EAST Lancashire patients can now have cutting-edge care for their wounds — thanks to thousands of maggots.

Specialist firm Zoobiotics, which is sponsored by the NHS, is now working in Lancashire to train nurses in using the tiny grubs to clean away dead and infected tissue, and slash months off healing times.

Anne Pickford, a clinical nurse advisor with the firm, works throughout the North West, and has been giving training on the methods to staff in NHS East Lancashire and NHS Blackburn with Darwen’s specialist wound care teams.

She said that maggots had been used for centuries to aid healing, but fell out of fashion after antibiotics became widely available in the 1940s. It is only in the last few years that their value has been rediscovered.

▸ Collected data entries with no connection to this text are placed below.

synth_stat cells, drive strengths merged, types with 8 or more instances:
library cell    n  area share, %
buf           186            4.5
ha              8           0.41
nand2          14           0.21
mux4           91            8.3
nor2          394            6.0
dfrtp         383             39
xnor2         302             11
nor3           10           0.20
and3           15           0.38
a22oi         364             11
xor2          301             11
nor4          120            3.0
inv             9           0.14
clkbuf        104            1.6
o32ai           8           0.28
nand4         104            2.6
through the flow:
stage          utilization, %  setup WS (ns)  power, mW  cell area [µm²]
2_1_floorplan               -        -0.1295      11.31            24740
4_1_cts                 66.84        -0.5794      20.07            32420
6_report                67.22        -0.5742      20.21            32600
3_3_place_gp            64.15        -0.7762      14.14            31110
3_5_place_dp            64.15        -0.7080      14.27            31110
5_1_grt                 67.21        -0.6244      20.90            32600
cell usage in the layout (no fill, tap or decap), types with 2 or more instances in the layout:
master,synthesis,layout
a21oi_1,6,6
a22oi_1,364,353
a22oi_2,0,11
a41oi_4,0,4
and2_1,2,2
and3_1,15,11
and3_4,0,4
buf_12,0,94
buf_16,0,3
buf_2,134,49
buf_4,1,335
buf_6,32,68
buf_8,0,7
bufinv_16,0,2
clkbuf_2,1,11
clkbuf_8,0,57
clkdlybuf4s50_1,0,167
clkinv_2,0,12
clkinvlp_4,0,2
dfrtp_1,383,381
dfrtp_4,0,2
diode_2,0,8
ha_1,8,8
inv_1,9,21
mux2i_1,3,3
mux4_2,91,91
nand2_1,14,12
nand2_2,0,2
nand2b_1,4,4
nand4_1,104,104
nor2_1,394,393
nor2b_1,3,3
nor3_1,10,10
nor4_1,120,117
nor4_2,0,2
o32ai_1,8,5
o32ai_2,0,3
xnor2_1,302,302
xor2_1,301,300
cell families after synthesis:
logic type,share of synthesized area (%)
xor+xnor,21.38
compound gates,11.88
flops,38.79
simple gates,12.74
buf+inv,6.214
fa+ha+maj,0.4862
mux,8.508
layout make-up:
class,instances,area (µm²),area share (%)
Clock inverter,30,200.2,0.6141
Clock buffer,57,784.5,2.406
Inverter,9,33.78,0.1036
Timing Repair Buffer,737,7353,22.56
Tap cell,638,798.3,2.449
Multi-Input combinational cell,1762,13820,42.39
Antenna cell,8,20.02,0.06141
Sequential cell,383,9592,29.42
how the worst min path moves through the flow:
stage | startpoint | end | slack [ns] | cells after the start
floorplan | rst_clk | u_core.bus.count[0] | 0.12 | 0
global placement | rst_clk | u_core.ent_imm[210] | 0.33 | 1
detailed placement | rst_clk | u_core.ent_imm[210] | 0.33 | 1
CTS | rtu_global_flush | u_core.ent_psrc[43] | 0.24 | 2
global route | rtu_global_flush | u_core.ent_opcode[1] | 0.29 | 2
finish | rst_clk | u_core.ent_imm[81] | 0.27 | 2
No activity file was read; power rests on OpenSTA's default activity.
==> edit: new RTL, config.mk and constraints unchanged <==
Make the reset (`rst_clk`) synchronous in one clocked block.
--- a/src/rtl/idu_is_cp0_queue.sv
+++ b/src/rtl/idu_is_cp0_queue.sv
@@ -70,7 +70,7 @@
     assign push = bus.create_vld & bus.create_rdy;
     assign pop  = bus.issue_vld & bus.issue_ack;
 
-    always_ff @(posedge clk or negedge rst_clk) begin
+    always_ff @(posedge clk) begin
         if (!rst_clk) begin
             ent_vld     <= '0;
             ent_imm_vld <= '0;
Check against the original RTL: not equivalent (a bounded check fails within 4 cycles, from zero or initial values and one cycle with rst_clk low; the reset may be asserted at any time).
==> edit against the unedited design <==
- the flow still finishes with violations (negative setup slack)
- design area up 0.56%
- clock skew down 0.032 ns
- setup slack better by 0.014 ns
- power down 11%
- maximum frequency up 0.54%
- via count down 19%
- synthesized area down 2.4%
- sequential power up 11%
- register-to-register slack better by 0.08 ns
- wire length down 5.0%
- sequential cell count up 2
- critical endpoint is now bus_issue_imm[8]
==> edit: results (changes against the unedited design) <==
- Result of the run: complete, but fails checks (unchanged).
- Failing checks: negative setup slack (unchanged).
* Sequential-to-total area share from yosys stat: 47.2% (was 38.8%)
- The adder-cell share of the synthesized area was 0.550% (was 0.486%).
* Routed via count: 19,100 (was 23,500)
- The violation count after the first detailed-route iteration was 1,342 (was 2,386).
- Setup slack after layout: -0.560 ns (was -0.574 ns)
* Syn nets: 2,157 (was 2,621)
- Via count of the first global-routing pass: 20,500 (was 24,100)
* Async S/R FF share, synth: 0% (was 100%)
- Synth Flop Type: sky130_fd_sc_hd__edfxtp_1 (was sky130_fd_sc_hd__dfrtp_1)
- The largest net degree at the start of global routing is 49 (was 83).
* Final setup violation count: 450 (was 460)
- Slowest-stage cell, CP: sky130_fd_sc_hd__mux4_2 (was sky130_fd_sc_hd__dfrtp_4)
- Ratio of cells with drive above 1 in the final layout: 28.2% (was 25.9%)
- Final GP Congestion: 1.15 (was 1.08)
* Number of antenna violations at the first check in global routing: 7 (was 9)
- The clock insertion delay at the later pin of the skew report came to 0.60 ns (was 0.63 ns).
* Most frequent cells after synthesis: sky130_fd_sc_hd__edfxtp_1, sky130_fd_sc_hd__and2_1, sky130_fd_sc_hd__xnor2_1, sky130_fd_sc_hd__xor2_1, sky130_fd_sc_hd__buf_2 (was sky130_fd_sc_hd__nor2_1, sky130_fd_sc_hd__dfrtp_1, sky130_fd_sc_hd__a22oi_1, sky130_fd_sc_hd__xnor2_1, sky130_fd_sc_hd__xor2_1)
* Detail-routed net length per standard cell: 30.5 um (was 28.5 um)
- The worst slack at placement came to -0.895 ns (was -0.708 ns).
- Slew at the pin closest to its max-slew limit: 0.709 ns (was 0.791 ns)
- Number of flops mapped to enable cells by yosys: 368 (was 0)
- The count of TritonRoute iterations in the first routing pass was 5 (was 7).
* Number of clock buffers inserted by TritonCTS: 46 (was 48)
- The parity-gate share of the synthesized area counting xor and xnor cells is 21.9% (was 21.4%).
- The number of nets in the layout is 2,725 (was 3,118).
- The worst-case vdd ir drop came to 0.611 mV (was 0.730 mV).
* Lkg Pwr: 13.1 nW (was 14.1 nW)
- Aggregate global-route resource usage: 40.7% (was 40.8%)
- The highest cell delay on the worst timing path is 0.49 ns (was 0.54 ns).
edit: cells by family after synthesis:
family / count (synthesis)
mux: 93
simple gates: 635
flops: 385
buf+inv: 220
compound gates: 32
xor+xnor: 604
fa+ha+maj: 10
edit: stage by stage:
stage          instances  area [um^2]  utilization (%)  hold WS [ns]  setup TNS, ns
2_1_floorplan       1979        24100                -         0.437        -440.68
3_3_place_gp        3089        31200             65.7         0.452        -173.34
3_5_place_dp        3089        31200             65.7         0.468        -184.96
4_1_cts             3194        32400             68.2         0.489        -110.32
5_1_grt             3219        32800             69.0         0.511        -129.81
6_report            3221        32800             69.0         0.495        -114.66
==> config.mk <==
export PLATFORM = sky130hd
export DESIGN_NAME = reg_file
export DESIGN_NICKNAME = d
export VERILOG_FILES = /design/src/rtl/reg_file_pkg.sv /design/src/rtl/reg_file_entry.sv /design/src/rtl/reg_file.sv
export SDC_FILE = /design/constraint.sdc
export NUM_CORES = 1
export LEC_CHECK = 0
export CELL_PAD_IN_SITES_DETAIL_PLACEMENT = 2
export CELL_PAD_IN_SITES_GLOBAL_PLACEMENT = 2
export CORE_UTILIZATION = 34
export DETAILED_ROUTE_END_ITERATION = 10
export PLACE_DENSITY_LB_ADDON = 0.1
export SYNTH_ARGS = -nofsm -noshare
export SYNTH_HDL_FRONTEND = slang
export SYNTH_SLANG_ARGS = --single-unit
==> constraint.sdc <==
create_clock -name clk -period 7 [get_ports clk]
set_input_delay 2.1 -clock clk [delete_from_list [all_inputs] [get_ports clk]]
set_output_delay 2.1 -clock clk [all_outputs]
set_load 0.1 [all_outputs]
==> src/rtl/reg_file_pkg.sv <==
// reg_file_pkg: default geometry and address-width helper for the register bank.
package reg_file_pkg;
    localparam int REG_FILE_WIDTH = 16;
    localparam int REG_FILE_DEPTH = 8;

    function automatic int reg_file_aw(input int depth);
        return (depth > 1) ? $clog2(depth) : 1;
    endfunction
endpackage

==> src/rtl/reg_file_entry.sv <==
// reg_file_entry: one loadable WIDTH-bit register with sync clear, async active-low reset
// and a valid flag set on load.
module reg_file_entry #(
    parameter int WIDTH = 16
) (
    input  logic             clk,
    input  logic             rst_n,
    input  logic             clear_i,
    input  logic             load_i,
    input  logic [WIDTH-1:0] data_i,
    output logic [WIDTH-1:0] data_o,
    output logic             valid_o
);
    logic [WIDTH-1:0] data_d, data_q;
    logic             valid_d, valid_q;

    // clear outranks load so a colliding write is dropped
    always_comb begin
        data_d  = clear_i ? '0 : load_i ? data_i : data_q;
        valid_d = clear_i ? 1'b0 : load_i ? 1'b1 : valid_q;
    end

    always_ff @(posedge clk or negedge rst_n) begin
        if (!rst_n) begin
            data_q  <= '0;
            valid_q <= 1'b0;
        end else begin
            data_q  <= data_d;
            valid_q <= valid_d;
        end
    end

    assign data_o  = data_q;
    assign valid_o = valid_q;
endmodule

==> src/rtl/reg_file.sv <==
// reg_file: DEPTH x WIDTH register bank, one write port, two combinational read ports.
// Define REG_FILE_BYPASS_EN to forward same-cycle write data to matching read ports.
module reg_file
    import reg_file_pkg::*;
#(
    parameter int WIDTH = REG_FILE_WIDTH,
    parameter int DEPTH = REG_FILE_DEPTH,
    parameter int AW    = reg_file_aw(DEPTH)
) (
    input  logic             clk,
    input  logic             rst_n,
    input  logic             clear,
    input  logic             wr_en,
    input  logic [AW-1:0]    wr_addr,
    input  logic [WIDTH-1:0] wr_data,
    input  logic [AW-1:0]    rd0_addr,
    output logic [WIDTH-1:0] rd0_data,
    output logic             rd0_valid,
    input  logic [AW-1:0]    rd1_addr,
    output logic [WIDTH-1:0] rd1_data,
    output logic             rd1_valid
);
    logic [WIDTH-1:0] ent_data [DEPTH];
    logic [DEPTH-1:0] ent_valid;

    for (genvar i = 0; i < DEPTH; i++) begin : g_ent
        reg_file_entry #(.WIDTH(WIDTH)) u_ent (
            .clk     (clk),
            .rst_n   (rst_n),
            .clear_i (clear),
            .load_i  (wr_en && wr_addr == AW'(i)),
            .data_i  (wr_data),
            .data_o  (ent_data[i]),
            .valid_o (ent_valid[i])
        );
    end

`ifdef REG_FILE_BYPASS_EN
    logic byp0, byp1;
    // forwarding is gated by rst_n so outputs stay 0 throughout reset
    always_comb begin
        byp0      = rst_n && wr_en && !clear && rd0_addr == wr_addr;
        byp1      = rst_n && wr_en && !clear && rd1_addr == wr_addr;
        rd0_data  = byp0 ? wr_data : ent_data[rd0_addr];
        rd0_valid = byp0 ? 1'b1 : ent_valid[rd0_addr];
        rd1_data  = byp1 ? wr_data : ent_data[rd1_addr];
        rd1_valid = byp1 ? 1'b1 : ent_valid[rd1_addr];
    end
`else
    always_comb begin
        rd0_data  = ent_data[rd0_addr];
        rd0_valid = ent_valid[rd0_addr];
        rd1_data  = ent_data[rd1_addr];
        rd1_valid = ent_valid[rd1_addr];
    end
`endif
endmodule

==> results_dict.tcl <==
set metrics [dict create \
    die_area_sq_um 23500 \
    finalWirelength_mm 28.7 \
    portBuffers 62 \
    synth.top_cells.by_area "sky130_fd_sc_hd__dfrtp_1, sky130_fd_sc_hd__mux4_1, sky130_fd_sc_hd__nand2_1" \
    post-route-period-util_pct 87.3 \
    type_of_the_setup_path_with_the_least_slack "in -> out" \
    drt_drc_violations_left 0 \
    synth-seq-area-share_pct 43.7 \
    clock_latency_ns 0.43 \
    timing.final.crit_period_ns 6.11 \
    num_vias 6116 \
    yosys_most_used_dff "sky130_fd_sc_hd__dfrtp_1" \
    cp.required_ns 4.90 \
    power_leakage_nw 3.97 \
    hold_buffers 0 \
    power_mw 1.91 \
    synth.yosys.warnings 0 \
    detail_route.iter0.violations 215 \
    cts_post_setup_buffers_inserted 0 \
    yosysTopAreaCell "sky130_fd_sc_hd__dfrtp_1" \
    synthesis.area_sq_um 7790 \
    postSynthAreaPerCell_sq_um 10.6 \
    min-delay-path-class "reg -> reg" \
    die_width_um 153 \
    level_count_of_the_clock_h_tree 4 \
    coreArea_sq_um 22600 \
    layout.core_utilization_pct 41.4 \
    max_ir_drop_vdd_mv 0.152 \
    drv.max_cap_violation_count 0 \
    cts_num_sinks 136 \
    synth_common_cells "sky130_fd_sc_hd__nand2_1, sky130_fd_sc_hd__dfrtp_1, sky130_fd_sc_hd__a21oi_1" \
    fillerInstances 2299 \
    sequential_standard_cell_area_sq_um 3400 \
    multi_input_area_sq_um 3930 \
    number_of_register_bits_inferred_by_synthesis 136 \
    clock_skew_ns 0 \
    vias_in_the_first_global_route 6946 \
    tns_ns 0 \
    critical-path-top-delay-family "buffers and inverters" \
    grt_overflow_total 0 \
    report.final.hold_viol_count 0 \
    worstPathMaxFanout 34 \
    postSynth.asyncResetShare_pct 100 \
    synthToLayoutAreaGrowth_pct 19.9 \
    cp_startpoint_kind "input port" \
    timing.final.setup_violations 0 \
    drt_first_pass_iters 4 \
    grt.total_usage_pct 25.8 \
    vias_per_cell 5.82 \
    synth.net_count 765 \
    grt_start_max_net_pins 90 \
    crit_chain "clkdlybuf4s50_1 -> buf_4 -> mux4_1 -> mux2_2 -> buf_12" \
    tritoncts_clock_tree "done" \
    rows 55 \
    arrival_ns 4.01 \
    cts_repair_resize_count 0 \
    status "complete, no violations" \
    clk_root_buffer_cell "sky130_fd_sc_hd__clkbuf_16" \
    first_pass_grt_wire_length_mm 43.9 \
    place_hpwl_mm 17.4 \
    post-synth-top-area-fraction_pct 43.7 \
    io_pins 63 \
    number_of_synthesized_flops_with_an_enable_pin 0 \
    synthCells 736 \
    start_util_pct 34.5 \
    nNetsFinal 782 \
    antenna_left 0 \
    final_layout_size_suffix_gt1_share_pct 19.1 \
    synth.most_common_cell "sky130_fd_sc_hd__nand2_1" \
    cp_num_buf_inv 3 \
    die_height_um 153 \
    critical_path.max_stage_delay_ns 0.47 \
    final-max-slew-violation-count 0 \
    cts_inserted_buffers 17 \
    initial_antenna_violation_count 0 \
    final_cell_count_no_fill 1051 \
    cp-end-kind "output port" \
    critical-path-slowest-cell "sky130_fd_sc_hd__clkdlybuf4s50_1" \
    cts_buffer_depth 2 \
    count_of_cell_types_in_the_netlist 21 \
    slew-limit-headroom_pct 22.2 \
    place_inst 1019 \
    pwr_density_cell_nw_per_um2 205 \
    cts.reportedPaths.clkPinSlew_ns 0.07 \
    gp_congestion 0.731 \
    post_drt_wl_per_cell_um 27.3 \
    fmaxAchievable_mhz 164 \
    rsz0062_at_grt "no" \
    tightestPinTransition_ns 1.17 \
    insertedDiodeCount 0 \
]
## worst register-to-register path: cells and delay by family (launching register included)
family / cells / cell delay, ns
flip-flops: 1 / 0.39
AND/OR/NAND/NOR: 2 / 0.22
## sequential cells by signal, summed over array words and instances (netlist names)
signal,count
g_ent.u_ent.data_o,128
g_ent.u_ent.valid_o,8
## metrics by stage
step / setup slack (ns) / area (sq um) / hold slack, ns
floorplan: 1.51 / 7790 / 0.471
CTS: 0.887 / 9340 / 0.546
finish: 0.890 / 9340 / 0.538
global route: 0.867 / 9340 / 0.567
global placement: 0.934 / 8800 / 0.488
detailed placement: 0.890 / 8800 / 0.529
## kinds of logic after synthesis
family | synth area share, %
and+or+nand+nor | 15.4
DFF | 43.7
AOI/OAI and AO/OA | 8.22
muxes | 26.9
buffers and inverters | 5.88
## layout make-up
class                           count  share of cell area (%)
Clock buffer                       18                    4.70
Timing Repair Buffer               80                    11.9
Clock inverter                     14                    1.08
Tap cell                          285                    3.82
Sequential cell                   136                    36.4
Multi-Input combinational cell    518                    42.1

The 54-year-old mother-of-two, who has been a nurse for more than 30 years, said: “Some people aren’t too keen at first, and that goes for both patients and nurses, but the modern dressings mean the actual maggots, which are grown in sterile conditions in the Zoobiotics lab, are in a bag over the wound and you can’t actually see them.

“Conventional dressings can often take months to get the wound clean, and even then leave areas that are still weeping, but the maggots do the job with just a couple of dressings, each one lasting up to five days.

“Getting rid of all the nasty stuff quickly and effectively means the wound can get to work on healing much quicker, meaning fewer days in hospital, less expense, less time off work, and even less chance of developing a serious infection like MRSA.

“Patients are always very impressed - having an open wound is painful and uncomfortable, affecting people both physically and mentally, but the results from the maggots are fantastic.

“Some of the older patients even remember them being used when they were children.

“People in East Lancashire have been really receptive to the use of the maggots.

"They really are a brilliant, natural way to get the job done and I hope they will be used more and more in the area now I am working with the NHS there.”